-- Extracted records follows --

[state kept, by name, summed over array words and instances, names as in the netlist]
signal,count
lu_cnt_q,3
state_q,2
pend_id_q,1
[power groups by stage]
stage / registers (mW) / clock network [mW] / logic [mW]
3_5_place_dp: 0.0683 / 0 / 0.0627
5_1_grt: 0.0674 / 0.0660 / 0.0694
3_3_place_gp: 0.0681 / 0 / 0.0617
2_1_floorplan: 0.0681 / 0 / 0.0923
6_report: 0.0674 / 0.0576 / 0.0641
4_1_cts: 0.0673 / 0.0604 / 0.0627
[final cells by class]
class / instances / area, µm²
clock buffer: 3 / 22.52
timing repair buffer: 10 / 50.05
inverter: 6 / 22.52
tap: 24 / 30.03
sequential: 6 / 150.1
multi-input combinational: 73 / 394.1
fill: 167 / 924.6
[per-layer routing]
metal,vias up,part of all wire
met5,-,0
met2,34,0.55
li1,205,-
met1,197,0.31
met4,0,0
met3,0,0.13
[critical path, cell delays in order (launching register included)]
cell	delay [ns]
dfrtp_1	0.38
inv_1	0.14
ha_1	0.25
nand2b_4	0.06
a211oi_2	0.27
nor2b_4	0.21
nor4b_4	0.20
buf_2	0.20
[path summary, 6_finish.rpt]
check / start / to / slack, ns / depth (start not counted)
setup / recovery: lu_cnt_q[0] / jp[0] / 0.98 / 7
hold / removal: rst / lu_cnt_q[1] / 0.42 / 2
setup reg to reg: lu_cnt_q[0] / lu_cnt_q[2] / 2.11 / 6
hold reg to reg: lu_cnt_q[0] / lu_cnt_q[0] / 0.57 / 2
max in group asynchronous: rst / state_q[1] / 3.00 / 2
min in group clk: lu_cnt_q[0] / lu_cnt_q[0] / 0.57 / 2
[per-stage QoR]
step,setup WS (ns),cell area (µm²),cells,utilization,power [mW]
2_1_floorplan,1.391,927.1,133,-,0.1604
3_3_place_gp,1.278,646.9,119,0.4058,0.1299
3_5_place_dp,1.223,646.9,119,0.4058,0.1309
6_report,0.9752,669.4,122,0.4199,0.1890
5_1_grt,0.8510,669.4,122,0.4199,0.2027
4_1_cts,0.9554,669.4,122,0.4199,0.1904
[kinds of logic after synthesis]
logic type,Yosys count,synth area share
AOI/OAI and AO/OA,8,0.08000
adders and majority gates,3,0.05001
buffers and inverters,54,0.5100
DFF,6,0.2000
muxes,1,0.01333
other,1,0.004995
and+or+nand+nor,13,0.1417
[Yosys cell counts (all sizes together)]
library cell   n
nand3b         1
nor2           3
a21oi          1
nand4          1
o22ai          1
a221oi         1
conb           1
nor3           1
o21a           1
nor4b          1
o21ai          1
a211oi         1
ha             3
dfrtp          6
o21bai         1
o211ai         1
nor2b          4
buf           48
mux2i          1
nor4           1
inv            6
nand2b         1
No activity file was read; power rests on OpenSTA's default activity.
### src/rtl/piggy_bank_reporter.sv
// Coin bank: per-channel counters, saturating weighted total and framed UART report.
module piggy_bank_reporter
  import piggy_pkg::*;
#(
  parameter int unsigned       N_CH         = 4,
  parameter int unsigned       CNT_W        = 8,
  parameter int unsigned       TOT_W        = 16,
  // Channel i denomination is DENOMS[8*i+:8]; default ch0..ch3 = 1, 2, 5, 10.
  parameter logic [N_CH*8-1:0] DENOMS       = {8'd10, 8'd5, 8'd2, 8'd1},
  parameter int unsigned       CLKS_PER_BIT = 87
) (
  input  logic             clk,
  input  logic             rst_n,
  input  logic [N_CH-1:0]  coin_in,
  input  logic             clear,
  input  logic             report_req,
  output logic             tx_serial,
  output logic             tx_active,
  output logic             tx_done,
  output logic [TOT_W-1:0] total,
  output logic [N_CH-1:0]  sat,
  output logic             overflow
);

  localparam int unsigned FLEN  = frame_len(N_CH);
  localparam int unsigned IDX_W = 4;
  localparam int unsigned BUF_N = 16;
  localparam int unsigned SUM_W = TOT_W + 4;
  localparam logic [TOT_W-1:0] TOT_MAX = '1;
  localparam logic [CNT_W-1:0] CNT_MAX = '1;

  logic [N_CH-1:0]  coin_prev;
  logic [N_CH-1:0]  coin_edge_c;
  logic [N_CH-1:0]  counted_c;
  logic             req_prev;
  logic             req_edge_c;
  logic             trig_c;
  logic [SUM_W-1:0] sum_c;
  logic [CNT_W-1:0] cnt [N_CH];
  logic             pending;

  state_t           state, state_nxt;
  logic [IDX_W-1:0] idx, idx_nxt;
  logic [7:0]       frame_c   [BUF_N];
  logic [7:0]       frame_buf [BUF_N];
  logic [15:0]      tot16_c;
  logic [7:0]       csum_c;
  logic             uart_start_c;
  logic [7:0]       uart_data_c;
  logic             uart_busy;
  logic             uart_byte_done;
  logic             tx_active_nxt;

  // Edge detection, saturation gating and the widened total sum.
  always_comb begin
    coin_edge_c = coin_in & ~coin_prev;
    req_edge_c  = report_req & ~req_prev;
    counted_c   = '0;
    sum_c       = SUM_W'(total);
    for (int i = 0; i < N_CH; i++) begin
      if (coin_edge_c[i] && (cnt[i] != CNT_MAX)) begin
        counted_c[i] = 1'b1;
        sum_c        = sum_c + SUM_W'(DENOMS[8*i +: 8]);
      end
    end
    trig_c = clear | req_edge_c | (|counted_c);
  end

  // Live bank state: counters, total, sticky flags and the report-pending flag.
  always_ff @(posedge clk or negedge rst_n) begin
    if (!rst_n) begin
      coin_prev <= '0;
      req_prev  <= 1'b0;
      for (int i = 0; i < N_CH; i++) cnt[i] <= '0;
      total     <= '0;
      sat       <= '0;
      overflow  <= 1'b0;
      pending   <= 1'b0;
    end else begin
      coin_prev <= coin_in;
      req_prev  <= report_req;
      pending   <= trig_c | (pending & (state != IDLE));
      if (clear) begin
        for (int i = 0; i < N_CH; i++) cnt[i] <= '0;
        total    <= '0;
        sat      <= '0;
        overflow <= 1'b0;
      end else begin
        for (int i = 0; i < N_CH; i++) begin
          if (counted_c[i]) begin
            cnt[i] <= cnt[i] + CNT_W'(1);
            if (cnt[i] == CNT_MAX - CNT_W'(1)) sat[i] <= 1'b1;
          end
        end
        if (sum_c > SUM_W'(TOT_MAX)) begin
          total    <= TOT_MAX;
          overflow <= 1'b1;
        end else begin
          total <= TOT_W'(sum_c);
        end
      end
    end
  end

  // Frame image of the live state, checksum in the last byte.
  always_comb begin
    for (int b = 0; b < BUF_N; b++) frame_c[b] = 8'h00;
    tot16_c    = 16'(total);
    frame_c[0] = FRAME_HDR;
    for (int i = 0; i < N_CH; i++) frame_c[i+1] = 8'(cnt[i]);
    frame_c[N_CH+1] = tot16_c[15:8];
    frame_c[N_CH+2] = tot16_c[7:0];
    csum_c = 8'h00;
    for (int unsigned b = 0; b < FLEN - 1; b++) csum_c = csum_c ^ frame_c[b];
    frame_c[FLEN-1] = csum_c;
  end

  // Sequencer registers, snapshot buffer and registered tx status outputs.
  always_ff @(posedge clk or negedge rst_n) begin
    if (!rst_n) begin
      state     <= IDLE;
      idx       <= '0;
      tx_active <= 1'b0;
      tx_done   <= 1'b0;
      for (int b = 0; b < BUF_N; b++) frame_buf[b] <= 8'h00;
    end else begin
      state     <= state_nxt;
      idx       <= idx_nxt;
      tx_active <= tx_active_nxt;
      tx_done   <= (state_nxt == DONE);
      if (state == LOAD) begin
        for (int b = 0; b < BUF_N; b++) frame_buf[b] <= frame_c[b];
      end
    end
  end

  // Next-state logic: header goes out straight from LOAD, later bytes from GAP.
  always_comb begin
    state_nxt     = state;
    idx_nxt       = idx;
    uart_start_c  = 1'b0;
    uart_data_c   = FRAME_HDR;
    tx_active_nxt = tx_active;
    case (state)
      IDLE: begin
        tx_active_nxt = 1'b0;
        idx_nxt       = '0;
        if (pending) state_nxt = LOAD;
      end
      LOAD: begin
        uart_start_c  = ~uart_busy;
        tx_active_nxt = 1'b1;
        idx_nxt       = '0;
        state_nxt     = SEND;
      end
      SEND: begin
        if (uart_byte_done) begin
          state_nxt = GAP;
          if (idx == IDX_W'(FLEN - 1)) tx_active_nxt = 1'b0;
        end
      end
      GAP: begin
        idx_nxt = idx + IDX_W'(1);
        if (idx_nxt == IDX_W'(FLEN)) begin
          state_nxt = DONE;
        end else begin
          uart_start_c = ~uart_busy;
          uart_data_c  = frame_buf[idx_nxt];
          state_nxt    = SEND;
        end
      end
      DONE:    state_nxt = IDLE;
      default: state_nxt = IDLE;
    endcase
  end

  uart_tx_byte #(
    .CLKS_PER_BIT(CLKS_PER_BIT)
  ) u_uart (
    .clk      (clk),
    .rst_n    (rst_n),
    .start    (uart_start_c),
    .data     (uart_data_c),
    .busy     (uart_busy),
    .byte_done(uart_byte_done),
    .serial   (tx_serial)
  );

endmodule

-- Extracted records concluded --

# Exercise description
Lines after the one containing "met3,0,0.13" are not wanted; repeat exactly each line above from the first up to and including it.

# Answer for this exercise
[state kept, by name, summed over array words and instances, names as in the netlist]
signal,count
lu_cnt_q,3
state_q,2
pend_id_q,1
[power groups by stage]
stage / registers (mW) / clock network [mW] / logic [mW]
3_5_place_dp: 0.0683 / 0 / 0.0627
5_1_grt: 0.0674 / 0.0660 / 0.0694
3_3_place_gp: 0.0681 / 0 / 0.0617
2_1_floorplan: 0.0681 / 0 / 0.0923
6_report: 0.0674 / 0.0576 / 0.0641
4_1_cts: 0.0673 / 0.0604 / 0.0627
[final cells by class]
class / instances / area, µm²
clock buffer: 3 / 22.52
timing repair buffer: 10 / 50.05
inverter: 6 / 22.52
tap: 24 / 30.03
sequential: 6 / 150.1
multi-input combinational: 73 / 394.1
fill: 167 / 924.6
[per-layer routing]
metal,vias up,part of all wire
met5,-,0
met2,34,0.55
li1,205,-
met1,197,0.31
met4,0,0
met3,0,0.13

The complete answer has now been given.